DIRECTIONS:
Examine each line of the data. Copy the line if it includes the word "reload".

EXTRACTED INFORMATION:
• • •

===== src/logic/program_memory_write_guard.sv =====
// Purpose: Guards program memory writes, erases and external access
// Assumes: Requesters and APB master run on CLK_SYS_I
// Notes: Instruction fetch is never gated by this block
`include "pmwg_consts.svh"
module program_memory_write_guard (
    input wire logic CLK_SYS_I,
    input wire logic NRST_I,
    input wire logic PSEL_I,
    input wire logic PENABLE_I,
    input wire logic PWRITE_I,
    input wire logic [11:0] PADDR_I,
    input wire logic [31:0] PWDATA_I,
    output logic [31:0] PRDATA_O,
    output logic PREADY_O,
    output logic PSLVERR_O,
    input wire logic [`PMWG_CFG_W-1:0] CFG_WORD_I,
    input wire logic NVM_REQ_I,
    input wire logic NVM_ERASE_I,
    input wire logic [`PMWG_ADDR_W-1:0] NVM_ADDR_I,
    output logic NVM_GRANT_O,
    output logic NVM_DENY_O,
    output logic NVM_ERASE_O,
    input wire logic EXT_REQ_I,
    input wire logic EXT_WR_I,
    input wire logic [`PMWG_ADDR_W-1:0] EXT_ADDR_I,
    output logic EXT_GRANT_O,
    output logic EXT_DENY_O,
    output logic [`PMWG_ADDR_W-1:0] EXT_ADDR_O,
    output logic PARITY_ERR_O,
    output logic DEV_RST_REQ_O
);
    cfg_if cif();
    pmwg_pkg::state_e state;
    pmwg_pkg::state_e next_state;
    logic nvm_blocked;
    logic run_ok;
    logic ext_ok;
    logic nvm_grant;
    logic nvm_deny;
    logic nvm_erase;
    logic ext_grant;
    logic ext_deny;
    logic [`PMWG_ADDR_W-1:0] ext_addr;
    logic next_nvm_grant;
    logic next_nvm_deny;
    logic next_nvm_erase;
    logic next_ext_grant;
    logic next_ext_deny;
    logic [`PMWG_ADDR_W-1:0] next_ext_addr;
    logic parity;
    logic loaded;
    logic nvm_den;
    logic ext_den;
    logic [15:0] deny_cnt;
    logic next_parity;
    logic next_loaded;
    logic next_nvm_den;
    logic next_ext_den;
    logic [15:0] next_deny_cnt;
    logic [31:0] rdata;
    logic [31:0] next_rdata;
    logic [31:0] rd_mux;
    logic mapped;
    logic wr_en;
    logic wr_status;
    logic wr_ctrl;
    logic wr_inject;
    logic reload;
    // ----------------------------------------
    // Submodules
    // ----------------------------------------
    config_shadow u_shadow (
        .clk_i(CLK_SYS_I),
        .rst_n_i(NRST_I),
        .c(cif.owner)
    );
    seg_range u_range (
        .c(cif.user),
        .addr_i(NVM_ADDR_I),
        .blocked_o(nvm_blocked)
    );
    // ----------------------------------------
    // APB decode
    // ----------------------------------------
    always_comb begin
        mapped = 1'b1;
        rd_mux = 32'h0000_0000;
        case (PADDR_I)
            `PMWG_OFF_CFG: begin
                rd_mux = 32'(cif.cfg);
            end
            `PMWG_OFF_STATUS: begin
                rd_mux[`PMWG_ST_NVM_DEN] = nvm_den;
                rd_mux[`PMWG_ST_EXT_DEN] = ext_den;
                rd_mux[`PMWG_ST_PARITY] = parity;
                rd_mux[`PMWG_ST_LOADED] = loaded;
            end
            `PMWG_OFF_CTRL: begin
                rd_mux = 32'h0000_0000;
            end
            `PMWG_OFF_INJECT: begin
                rd_mux = 32'h0000_0000;
            end
            `PMWG_OFF_DENYCNT: begin
                rd_mux = 32'(deny_cnt);
            end
            default: begin
                mapped = 1'b0;
            end
        endcase
    end
    // Zero wait states: every access completes in its first access cycle
    assign PREADY_O = PSEL_I & PENABLE_I;
    assign PSLVERR_O = PSEL_I & PENABLE_I & ~mapped;
    assign wr_en = PSEL_I & PENABLE_I & PWRITE_I & mapped;
    assign wr_status = wr_en && (PADDR_I == `PMWG_OFF_STATUS);
    assign wr_ctrl = wr_en && (PADDR_I == `PMWG_OFF_CTRL);
    assign wr_inject = wr_en && (PADDR_I == `PMWG_OFF_INJECT);
    assign reload = wr_ctrl && PWDATA_I[`PMWG_CTRL_RELOAD];
    // Read data is captured in the setup cycle so it leaves a flip-flop
    always_comb begin
        next_rdata = rdata;
        if (PSEL_I && !PENABLE_I) begin
            next_rdata = PWRITE_I ? 32'h0000_0000 : rd_mux;
        end
    end
    always_ff @(posedge CLK_SYS_I or negedge NRST_I) begin
        if (!NRST_I) begin
            rdata <= 32'h0000_0000;
        end else begin
            rdata <= next_rdata;
        end
    end
    assign PRDATA_O = rdata;
    // ----------------------------------------
    // Config load and fault control
    // ----------------------------------------
    always_comb begin
        cif.load = 1'b0;
        cif.load_val = pmwg_pkg::cfg_s'(CFG_WORD_I);
        cif.inject_en = 1'b0;
        cif.inject = PWDATA_I[`PMWG_CFG_W-1:0];
        next_state = state;
        case (state)
            pmwg_pkg::ST_LOAD: begin
                cif.load = 1'b1;
                next_state = pmwg_pkg::ST_RUN;
            end
            pmwg_pkg::ST_RUN: begin
                if (cif.mismatch) begin
                    next_state = pmwg_pkg::ST_FAULT;
                end else if (reload) begin
                    cif.load = 1'b1;
                end else begin
                    cif.inject_en = wr_inject;
                end
            end
            pmwg_pkg::ST_FAULT: begin
                // Held until the device reset clears everything
                next_state = pmwg_pkg::ST_FAULT;
            end
            default: begin
                next_state = pmwg_pkg::ST_FAULT;
            end
        endcase
    end
    // ----------------------------------------
    // Access decisions
    // ----------------------------------------
    // A mismatching config may be corrupt, so nothing is granted on it
    assign run_ok = (state == pmwg_pkg::ST_RUN) && !cif.mismatch;
    // Code protect covers the whole memory, config words included
    assign ext_ok = run_ok
        && (cif.cfg.global_read_write_protect != `PMWG_PROG);
    always_comb begin
        next_nvm_grant = NVM_REQ_I && run_ok && !nvm_blocked;
        next_nvm_deny = NVM_REQ_I && !(run_ok && !nvm_blocked);
        next_nvm_erase = NVM_REQ_I && NVM_ERASE_I && next_nvm_grant;
        next_ext_grant = EXT_REQ_I && ext_ok;
        next_ext_deny = EXT_REQ_I && !ext_ok;
        next_ext_addr = ext_addr;
        if (next_ext_grant) begin
            next_ext_addr = EXT_ADDR_I;
        end
    end
    always_ff @(posedge CLK_SYS_I or negedge NRST_I) begin
        if (!NRST_I) begin
            state <= pmwg_pkg::ST_LOAD;
            nvm_grant <= 1'b0;
            nvm_deny <= 1'b0;
            nvm_erase <= 1'b0;
            ext_grant <= 1'b0;
            ext_deny <= 1'b0;
            ext_addr <= '0;
        end else begin
            state <= next_state;
            nvm_grant <= next_nvm_grant;
            nvm_deny <= next_nvm_deny;
            nvm_erase <= next_nvm_erase;
            ext_grant <= next_ext_grant;
            ext_deny <= next_ext_deny;
            ext_addr <= next_ext_addr;
        end
    end
    // Grant is the interlock enable; a denied request never reaches the array
    assign NVM_GRANT_O = nvm_grant;
    assign NVM_DENY_O = nvm_deny;
    assign NVM_ERASE_O = nvm_erase;
    assign EXT_GRANT_O = ext_grant;
    assign EXT_DENY_O = ext_deny;
    assign EXT_ADDR_O = ext_addr;
    // ----------------------------------------
    // Status flags and counter
    // ----------------------------------------
    always_comb begin
        next_parity = parity | (cif.mismatch && state != pmwg_pkg::ST_LOAD);
        next_loaded = loaded | (state == pmwg_pkg::ST_LOAD);
        // Set wins over a clear in the same cycle
        next_nvm_den = next_nvm_deny
            | (nvm_den & ~(wr_status & PWDATA_I[`PMWG_ST_NVM_DEN]));
        next_ext_den = next_ext_deny
            | (ext_den & ~(wr_status & PWDATA_I[`PMWG_ST_EXT_DEN]));
        next_deny_cnt = deny_cnt;
        if ((next_nvm_deny || next_ext_deny) && deny_cnt != `PMWG_DENY_MAX) begin
            next_deny_cnt = deny_cnt + 16'h0001;
        end
    end
    always_ff @(posedge CLK_SYS_I or negedge NRST_I) begin
        if (!NRST_I) begin
            parity <= 1'b0;
            loaded <= 1'b0;
            nvm_den <= 1'b0;
            ext_den <= 1'b0;
            deny_cnt <= 16'h0000;
        end else begin
            parity <= next_parity;
            loaded <= next_loaded;
            nvm_den <= next_nvm_den;
            ext_den <= next_ext_den;
            deny_cnt <= next_deny_cnt;
        end
    end
    assign PARITY_ERR_O = parity;
    // Reset request stays high until the system reset lands on NRST_I
    assign DEV_RST_REQ_O = parity;
endmodule


===== src/logic/seg_range.sv =====
// Purpose: Decides whether a write or erase address is protected
// Assumes: Boundaries are page aligned, so erase checks one address
// Notes: Purely combinational
`include "pmwg_consts.svh"
module seg_range (
    cfg_if.user c,
    input wire logic [`PMWG_ADDR_W-1:0] addr_i,
    output logic blocked_o
);
    logic [7:0] page;
    logic seg_on;
    logic in_seg;
    logic cfg_page;
    always_comb begin
        page = addr_i[`PMWG_PAGE_MSB:`PMWG_PAGE_LSB];
        seg_on = (c.cfg.segment_protect_disable == `PMWG_PROG);
        if (c.cfg.segment_boundary_direction == `PMWG_PROG) begin
            in_seg = (page <= c.cfg.segment_page_pointer);
        end else begin
            // Runs to the last page, so the config words are always in
            in_seg = (page >= c.cfg.segment_page_pointer);
        end
        cfg_page = (page == `PMWG_LAST_PAGE)
            && (c.cfg.last_page_protect == `PMWG_PROG);
        // Segment only adds to the global write protect
        blocked_o = (c.cfg.global_write_protect == `PMWG_PROG)
            || (seg_on && (in_seg || cfg_page));
    end
endmodule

• • •

REPLY TO THE EXERCISE:
    logic reload;
    assign reload = wr_ctrl && PWDATA_I[`PMWG_CTRL_RELOAD];
                end else if (reload) begin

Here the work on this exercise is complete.